Aquel 11 de marzo
Mi generación se hizo mayor aquel día, de golpe
COMPLEMENTO CIRCUNSTANCIAL
COMO en los plazos fijos de los bancos, la memoria tiene sus propias ventanas de liquidez que nos permiten recuperar, de manera íntegra y hasta con intereses, los recuerdos que depositamos en los fondos de la memoria. Hay recuerdos tan íntimos que se hacen prácticamente intransferibles de tan personales que son, ya sabe, el nacimiento de un hijo, la muerte de una madre… recuerdos que al conjurarlos nos traen con una nitidez asombrosa los olores, la ropa que llevábamos, una frase intrascendente que oímos al pasar, un autobús que pasaba, una obra que estaban haciendo en la calle, qué sé yo, porque los mecanismos de la memoria son tan inescrutables como los caminos del Señor. Pero hay otros recuerdos colectivos que nos identifican como sociedad y que nos llevan al tan recurrente «¿dónde estabas entonces?»

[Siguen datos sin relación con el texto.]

`src/rtl/tmr16_pkg.sv`:
```
package tmr16_pkg;

  typedef enum logic [2:0] {
    RA_CNT_LO = 3'd0,
    RA_CNT_HI = 3'd1,
    RA_CMP_LO = 3'd2,
    RA_CMP_HI = 3'd3,
    RA_CTRL   = 3'd4,
    RA_FLAGS  = 3'd5,
    RA_FORCE  = 3'd6,
    RA_SPARE  = 3'd7
  } reg_addr_e;

  typedef enum logic [1:0] {
    ACT_NONE   = 2'd0,
    ACT_TOGGLE = 2'd1,
    ACT_CLEAR  = 2'd2,
    ACT_SET    = 2'd3
  } out_act_e;

  typedef struct packed {
    logic     run;
    logic     ctc;
    out_act_e act;
  } ctrl_t;

  localparam int CTRL_W = $bits(ctrl_t);

endpackage

```
`src/rtl/tmr16_regif.sv`:
```
module tmr16_regif
  import tmr16_pkg::*;
#(
  parameter int BUS_W = 8,
  parameter int CNT_W = 2 * BUS_W
) (
  input  logic             clk,
  input  logic             rst,
  input  logic [2:0]       addr,
  input  logic             wr,
  input  logic             rd,
  input  logic [BUS_W-1:0] wdata,
  input  logic [CNT_W-1:0] cnt,
  input  logic             cmp_flag,
  input  logic             ovf_flag,
  output logic [BUS_W-1:0] rdata,
  output logic [CNT_W-1:0] cmp_q,
  output ctrl_t            ctrl_q,
  output logic             cnt_ld,
  output logic [CNT_W-1:0] cnt_ld_val,
  output logic             force_stb,
  output logic             clr_cmp,
  output logic             clr_ovf
);

  logic [BUS_W-1:0] temp_q;
  logic [BUS_W-1:0] rd_mux;
  reg_addr_e        ra;

  assign ra = reg_addr_e'(addr);

  // strobes towards the counter and the compare logic
  assign cnt_ld     = wr && (ra == RA_CNT_LO);
  assign cnt_ld_val = {temp_q, wdata};
  assign force_stb  = wr && (ra == RA_FORCE) && wdata[0];
  assign clr_cmp    = wr && (ra == RA_FLAGS) && wdata[0];
  assign clr_ovf    = wr && (ra == RA_FLAGS) && wdata[1];

  always_comb begin
    rd_mux = '0;
    case (ra)
      RA_CNT_LO: rd_mux = cnt[BUS_W-1:0];
      RA_CNT_HI: rd_mux = temp_q;
      RA_CMP_LO: rd_mux = cmp_q[BUS_W-1:0];
      RA_CMP_HI: rd_mux = cmp_q[CNT_W-1:BUS_W];
      RA_CTRL:   rd_mux[CTRL_W-1:0] = ctrl_q;
      RA_FLAGS:  rd_mux[1:0] = {ovf_flag, cmp_flag};
      default:   rd_mux = '0;
    endcase
  end

  always_ff @(posedge clk) begin
    if (rst) begin
      temp_q <= '0;
      cmp_q  <= '0;
      ctrl_q <= '0;
      rdata  <= '0;
    end else begin
      if (rd) begin
        rdata <= rd_mux;
        if (ra == RA_CNT_LO) temp_q <= cnt[CNT_W-1:BUS_W];
      end
      if (wr) begin
        case (ra)
          RA_CNT_HI, RA_CMP_HI: temp_q <= wdata;
          RA_CMP_LO:            cmp_q  <= {temp_q, wdata};
          RA_CTRL:              ctrl_q <= ctrl_t'(wdata[CTRL_W-1:0]);
          default: ;
        endcase
      end
    end
  end

endmodule

```
`src/rtl/tmr16_counter.sv`:
```
module tmr16_counter #(
  parameter int CNT_W = 16
) (
  input  logic             clk,
  input  logic             rst,
  input  logic             run,
  input  logic             tick,
  input  logic             ctc,
  input  logic             cnt_ld,
  input  logic [CNT_W-1:0] cnt_ld_val,
  input  logic [CNT_W-1:0] cmp_val,
  output logic [CNT_W-1:0] cnt_q,
  output logic             blk_q,
  output logic             match_evt,
  output logic             wrap_evt
);

  localparam logic [CNT_W-1:0] ONE = {{(CNT_W-1){1'b0}}, 1'b1};

  logic adv;
  logic hit;
  logic at_top;

  // a bus write to the counter has priority over counting
  assign adv       = run && tick && !cnt_ld;
  assign hit       = (cnt_q == cmp_val);
  assign at_top    = &cnt_q;
  assign match_evt = adv && hit && !blk_q;
  assign wrap_evt  = adv && at_top && !(ctc && match_evt);

  always_ff @(posedge clk) begin
    if (rst) begin
      cnt_q <= '0;
      blk_q <= 1'b0;
    end else begin
      if (cnt_ld) begin
        cnt_q <= cnt_ld_val;
        blk_q <= 1'b1;
      end else if (adv) begin
        blk_q <= 1'b0;
        if (ctc && match_evt) cnt_q <= '0;
        else                  cnt_q <= cnt_q + ONE;
      end
    end
  end

endmodule

```
`src/rtl/tmr16_outcmp.sv`:
```
module tmr16_outcmp
  import tmr16_pkg::*;
(
  input  logic     clk,
  input  logic     rst,
  input  out_act_e act,
  input  logic     match_evt,
  input  logic     force_stb,
  input  logic     wrap_evt,
  input  logic     clr_cmp,
  input  logic     clr_ovf,
  input  logic     ack,
  output logic     cmp_out,
  output logic     cmp_flag,
  output logic     ovf_flag
);

  logic fire;
  logic out_nxt;

  assign fire = match_evt || force_stb;

  always_comb begin
    out_nxt = cmp_out;
    if (fire) begin
      case (act)
        ACT_TOGGLE: out_nxt = !cmp_out;
        ACT_CLEAR:  out_nxt = 1'b0;
        ACT_SET:    out_nxt = 1'b1;
        default:    out_nxt = cmp_out;
      endcase
    end
  end

  always_ff @(posedge clk) begin
    if (rst) begin
      cmp_out  <= 1'b0;
      cmp_flag <= 1'b0;
      ovf_flag <= 1'b0;
    end else begin
      cmp_out <= out_nxt;
      if (match_evt)            cmp_flag <= 1'b1;
      else if (clr_cmp || ack)  cmp_flag <= 1'b0;
      if (wrap_evt)             ovf_flag <= 1'b1;
      else if (clr_ovf)         ovf_flag <= 1'b0;
    end
  end

endmodule

```
`src/rtl/tmr16_oc.sv`:
```
module tmr16_oc
  import tmr16_pkg::*;
#(
  parameter int BUS_W = 8
) (
  input  logic             clk,
  input  logic             rst,
  input  logic [2:0]       reg_addr,
  input  logic             reg_wr,
  input  logic             reg_rd,
  input  logic [BUS_W-1:0] reg_wdata,
  output logic [BUS_W-1:0] reg_rdata,
  input  logic             tick,
  input  logic             cmp_ack,
  output logic             cmp_out,
  output logic             cmp_flag,
  output logic             ovf_flag
);

  localparam int CNT_W = 2 * BUS_W;

  logic [CNT_W-1:0] cnt_q;
  logic [CNT_W-1:0] cmp_q;
  logic [CNT_W-1:0] cnt_ld_val;
  ctrl_t            ctrl_q;
  logic             cnt_ld;
  logic             force_stb;
  logic             clr_cmp;
  logic             clr_ovf;
  logic             blk_q;
  logic             match_evt;
  logic             wrap_evt;
  logic             run_w;
  logic             ctc_w;

  assign run_w = ctrl_q.run;
  assign ctc_w = ctrl_q.ctc;

  tmr16_regif #(.BUS_W(BUS_W), .CNT_W(CNT_W)) u_regif (
    .clk        (clk),
    .rst        (rst),
    .addr       (reg_addr),
    .wr         (reg_wr),
    .rd         (reg_rd),
    .wdata      (reg_wdata),
    .cnt        (cnt_q),
    .cmp_flag   (cmp_flag),
    .ovf_flag   (ovf_flag),
    .rdata      (reg_rdata),
    .cmp_q      (cmp_q),
    .ctrl_q     (ctrl_q),
    .cnt_ld     (cnt_ld),
    .cnt_ld_val (cnt_ld_val),
    .force_stb  (force_stb),
    .clr_cmp    (clr_cmp),
    .clr_ovf    (clr_ovf)
  );

  tmr16_counter #(.CNT_W(CNT_W)) u_cnt (
    .clk        (clk),
    .rst        (rst),
    .run        (run_w),
    .tick       (tick),
    .ctc        (ctc_w),
    .cnt_ld     (cnt_ld),
    .cnt_ld_val (cnt_ld_val),
    .cmp_val    (cmp_q),
    .cnt_q      (cnt_q),
    .blk_q      (blk_q),
    .match_evt  (match_evt),
    .wrap_evt   (wrap_evt)
  );

  tmr16_outcmp u_out (
    .clk       (clk),
    .rst       (rst),
    .act       (ctrl_q.act),
    .match_evt (match_evt),
    .force_stb (force_stb),
    .wrap_evt  (wrap_evt),
    .clr_cmp   (clr_cmp),
    .clr_ovf   (clr_ovf),
    .ack       (cmp_ack),
    .cmp_out   (cmp_out),
    .cmp_flag  (cmp_flag),
    .ovf_flag  (ovf_flag)
  );

endmodule

```
--- src/rtl/link_reg_window.sv ---
`timescale 1ns/1ps
module link_reg_window #(
  parameter int NPORT       = 2,
  parameter int PORT_STRIDE = 2,
  parameter int DW          = 32,
  localparam int NB         = DW / 8,
  localparam int PW         = (NPORT > 1) ? $clog2(NPORT) : 1
) (
  input  logic                  clk,
  input  logic                  rst_n,
  input  logic                  mode_ide,
  input  logic                  mode_combined,
  input  logic                  io_en,
  input  logic                  io_wr,
  input  logic [1:0]            io_addr,
  input  logic [NB-1:0]         io_be,
  input  logic [DW-1:0]         io_wdata,
  output logic [DW-1:0]         io_rdata,
  input  logic [NPORT*DW-1:0]   link_status,
  input  logic [NPORT*DW-1:0]   err_set
);
  import lrw_pkg::*;

  logic          rst_sn;
  logic          win_en, acc_ok;
  logic          ptr_we, dat_we;
  slot_e         slot;
  logic [15:0]   ptr_val;
  logic          sel_ok;
  logic [PW-1:0] sel_port;
  lreg_e         sel_reg;
  logic [NPORT-1:0] port_we;
  logic [DW-1:0] port_rd [NPORT];

  lrw_rst_sync u_rst (
    .clk     (clk),
    .rst_n_a (rst_n),
    .rst_n_s (rst_sn)
  );

  // window gating and slot decode
  always_comb begin
    win_en = mode_ide && !mode_combined;
    acc_ok = win_en && io_en;
    slot   = slot_e'(io_addr);
    ptr_we = acc_ok && io_wr && (slot == SLOT_PTR);
    dat_we = acc_ok && io_wr && (slot == SLOT_DATA);
  end

  lrw_pointer #(
    .NPORT       (NPORT),
    .PORT_STRIDE (PORT_STRIDE),
    .PW          (PW)
  ) u_ptr (
    .clk      (clk),
    .rst_n    (rst_sn),
    .we       (ptr_we),
    .be       (io_be[1:0]),
    .wdata    (io_wdata[15:0]),
    .ptr_q    (ptr_val),
    .sel_ok   (sel_ok),
    .sel_port (sel_port),
    .sel_reg  (sel_reg)
  );

  for (genvar p = 0; p < NPORT; p++) begin : g_port
    assign port_we[p] = dat_we && sel_ok && (sel_port == PW'(p));

    lrw_port_regs #(.DW(DW)) u_regs (
      .clk     (clk),
      .rst_n   (rst_sn),
      .we      (port_we[p]),
      .sel_reg (sel_reg),
      .be      (io_be),
      .wdata   (io_wdata),
      .sts_in  (link_status[p*DW +: DW]),
      .err_set (err_set[p*DW +: DW]),
      .rd_data (port_rd[p])
    );
  end

  // read return
  always_comb begin
    io_rdata = '0;
    if (acc_ok && !io_wr) begin
      unique case (slot)
        SLOT_PTR:  io_rdata = {{(DW-16){1'b0}}, ptr_val};
        SLOT_DATA: io_rdata = sel_ok ? port_rd[sel_port] : '0;
        default:   io_rdata = '0;
      endcase
    end
  end

  // a write while the window is off leaves the pointer alone
  a_r9_off_no_write: assert property (@(posedge clk) disable iff (!rst_sn)
    (!win_en && io_en && io_wr) |=> $stable(ptr_val));

  // writes to reserved slots leave the pointer alone
  a_r8_rsvd_no_write: assert property (@(posedge clk) disable iff (!rst_sn)
    (io_en && io_wr && io_addr[1]) |=> $stable(ptr_val));

  // an invalid selection never enables a port write
  a_r7_no_port_we: assert property (@(posedge clk) disable iff (!rst_sn)
    !sel_ok |-> (port_we == '0));

  // at most one port is written per access
  a_r4_one_port: assert property (@(posedge clk) disable iff (!rst_sn)
    $onehot0(port_we));
endmodule
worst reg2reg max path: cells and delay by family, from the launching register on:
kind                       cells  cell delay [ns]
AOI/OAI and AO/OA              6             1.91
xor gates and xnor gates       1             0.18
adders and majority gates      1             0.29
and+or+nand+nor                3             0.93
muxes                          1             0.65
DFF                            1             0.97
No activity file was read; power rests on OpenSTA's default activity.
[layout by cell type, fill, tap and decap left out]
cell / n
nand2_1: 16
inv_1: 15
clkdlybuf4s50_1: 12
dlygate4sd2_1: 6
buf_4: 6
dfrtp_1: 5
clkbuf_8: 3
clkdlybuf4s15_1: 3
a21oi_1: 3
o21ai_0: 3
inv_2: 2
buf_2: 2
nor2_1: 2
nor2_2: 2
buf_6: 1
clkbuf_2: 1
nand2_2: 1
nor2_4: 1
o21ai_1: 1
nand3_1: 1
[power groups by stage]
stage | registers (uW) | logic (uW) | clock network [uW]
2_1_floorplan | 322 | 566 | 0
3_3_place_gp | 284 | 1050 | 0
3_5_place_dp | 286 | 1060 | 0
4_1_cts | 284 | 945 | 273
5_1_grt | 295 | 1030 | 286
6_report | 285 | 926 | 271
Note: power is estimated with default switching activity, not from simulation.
<file path="config.mk">
export PLATFORM = sky130hd
export DESIGN_NAME = reset_cause_unit
export DESIGN_NICKNAME = d
export VERILOG_FILES = /design/src/rtl/rcu_pkg.sv /design/src/rtl/rcu_cause_decode.sv /design/src/rtl/rcu_rst_stretch.sv /design/src/rtl/rcu_cause_reg.sv /design/src/rtl/rcu_wake_flags.sv /design/src/rtl/reset_cause_unit.sv
export SDC_FILE = /design/constraint.sdc
export NUM_CORES = 1
export LEC_CHECK = 0
export BUFFER_PORTS_ARGS = -buffer_cell sky130_fd_sc_hd__clkbuf_2
export CAP_MARGIN = 40
export CORE_ASPECT_RATIO = 1.25
export CORE_MARGIN = 2
export CORE_UTILIZATION = 43
export DETAILED_ROUTE_END_ITERATION = 10
export PLACE_DENSITY = 0.77
export SETUP_SLACK_MARGIN = 0.3
export SLEW_MARGIN = 10
export SYNTH_ARGS = -nofsm -noshare
export SYNTH_HDL_FRONTEND = slang
export SYNTH_HIERARCHICAL = 1
export SYNTH_SLANG_ARGS = --single-unit
</file>
<file path="constraint.sdc">
create_clock -name clk -period 2.4 [get_ports clk]
set_input_delay 0.36 -clock clk [delete_from_list [all_inputs] [get_ports clk]]
set_output_delay 0.36 -clock clk [all_outputs]
set_load 0.03 [all_outputs]
</file>
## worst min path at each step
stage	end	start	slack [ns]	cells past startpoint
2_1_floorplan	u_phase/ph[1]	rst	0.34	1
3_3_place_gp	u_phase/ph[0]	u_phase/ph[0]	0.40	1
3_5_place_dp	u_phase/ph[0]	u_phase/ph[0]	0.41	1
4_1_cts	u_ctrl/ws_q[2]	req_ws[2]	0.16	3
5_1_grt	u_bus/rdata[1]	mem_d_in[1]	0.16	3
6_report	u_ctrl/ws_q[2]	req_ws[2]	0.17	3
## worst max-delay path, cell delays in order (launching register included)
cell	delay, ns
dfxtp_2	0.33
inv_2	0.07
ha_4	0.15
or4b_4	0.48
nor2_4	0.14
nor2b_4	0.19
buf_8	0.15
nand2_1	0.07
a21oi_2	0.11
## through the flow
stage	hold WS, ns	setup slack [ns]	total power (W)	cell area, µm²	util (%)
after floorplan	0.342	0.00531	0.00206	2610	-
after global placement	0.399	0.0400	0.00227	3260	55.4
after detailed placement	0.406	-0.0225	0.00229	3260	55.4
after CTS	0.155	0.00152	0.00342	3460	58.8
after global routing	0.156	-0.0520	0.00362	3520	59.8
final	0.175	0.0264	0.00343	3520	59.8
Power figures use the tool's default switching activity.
==> config.mk <==
export PLATFORM = sky130hd
export DESIGN_NAME = upcnt_timer
export DESIGN_NICKNAME = d
export VERILOG_FILES = /design/src/rtl/upt_pkg.sv /design/src/rtl/upt_prescaler.sv /design/src/rtl/upt_counter.sv /design/src/rtl/upcnt_timer.sv
export SDC_FILE = /design/constraint.sdc
export NUM_CORES = 1
export LEC_CHECK = 0
export ABC_AREA = 1
export BUFFER_PORTS_ARGS = -buffer_cell sky130_fd_sc_hd__clkbuf_2
export CORE_UTILIZATION = 47
export DETAILED_ROUTE_END_ITERATION = 10
export GPL_TIMING_DRIVEN = 0
export PLACE_DENSITY = 0.74
export RECOVER_POWER = 25
export REMOVE_ABC_BUFFERS = 1
export SETUP_SLACK_MARGIN = 0.15
export SYNTH_ARGS = -nofsm -noshare
export SYNTH_HDL_FRONTEND = slang
export SYNTH_SLANG_ARGS = --single-unit
==> constraint.sdc <==
create_clock -name clk -period 2.84 [get_ports clk]
set_input_delay 0.568 -clock clk [delete_from_list [all_inputs] [get_ports clk]]
set_output_delay 0.568 -clock clk [all_outputs]
set_load 0.005 [all_outputs]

Son estos recuerdos, sin duda, las señales, los testigos que la historia nos va poniendo en el camino para que, si no sabemos a dónde vamos, al menos sepamos de dónde venimos. Y para que, como decía el poeta, al volver la vista atrás, conjuremos «la senda que nunca se ha de volver a pisar». El siglo XXI nos ha ido poniendo piedrecitas en el trayecto para que nunca se nos olvide que el horror puede viajar a nuestro lado, y no solo en avión, en metro, en tren, sino que está en los laboratorios, en los centros comerciales, en las trincheras de las guerras, en los despachos.
Aquel 11 de marzo de 2004 yo estaba esperando a mi tercer hijo, cuando explotaron cuatro trenes en la estación de Atocha y aun puedo recordar perfectamente la canción que mis hijos mayores iban cantando cuando llegamos a la puerta del colegio y una madre me dijo «ha habido ocho muertos en un atentado». Ocho muertos que se convirtieron en cincuenta, en noventa, en más de cien antes de llegar a mi puesto de trabajo. Olía ya a azahares y estaba la marea baja y hacía frío en mi memoria. Usted lo recuerda igual que yo, y sé que podría volver ahora mismo a aquel día, a aquel momento preciso, sin cerrar los ojos. Porque aquel día abrimos los ojos hacia un terreno tan desconocido como incierto. Dejamos atrás el mundo tal y como lo habíamos conocido y yo recogí a mis hijos del colegio cuando ya los muertos rozaban los doscientos y se contaban por miles los heridos en un Madrid desangrado. Mi generación, la que había conocido la guerra y el hambre por las batallitas de los abuelos y los silencios de las abuelas, se hizo mayor aquel día. De golpe.
A todo se acostumbra el cuerpo. En demasiado poco tiempo nos hemos acostumbrado a la crisis, a la corrupción, a los desmanes políticos y económicos, a conjugar el presente sin pensar en el futuro e incluso a una pandemia de la que no supimos salir mejor de lo que éramos.
Ya ve, aquel 11 de marzo, a pesar de todo, la vida crecía en mi vientre, y ya va a cumplir veinte años.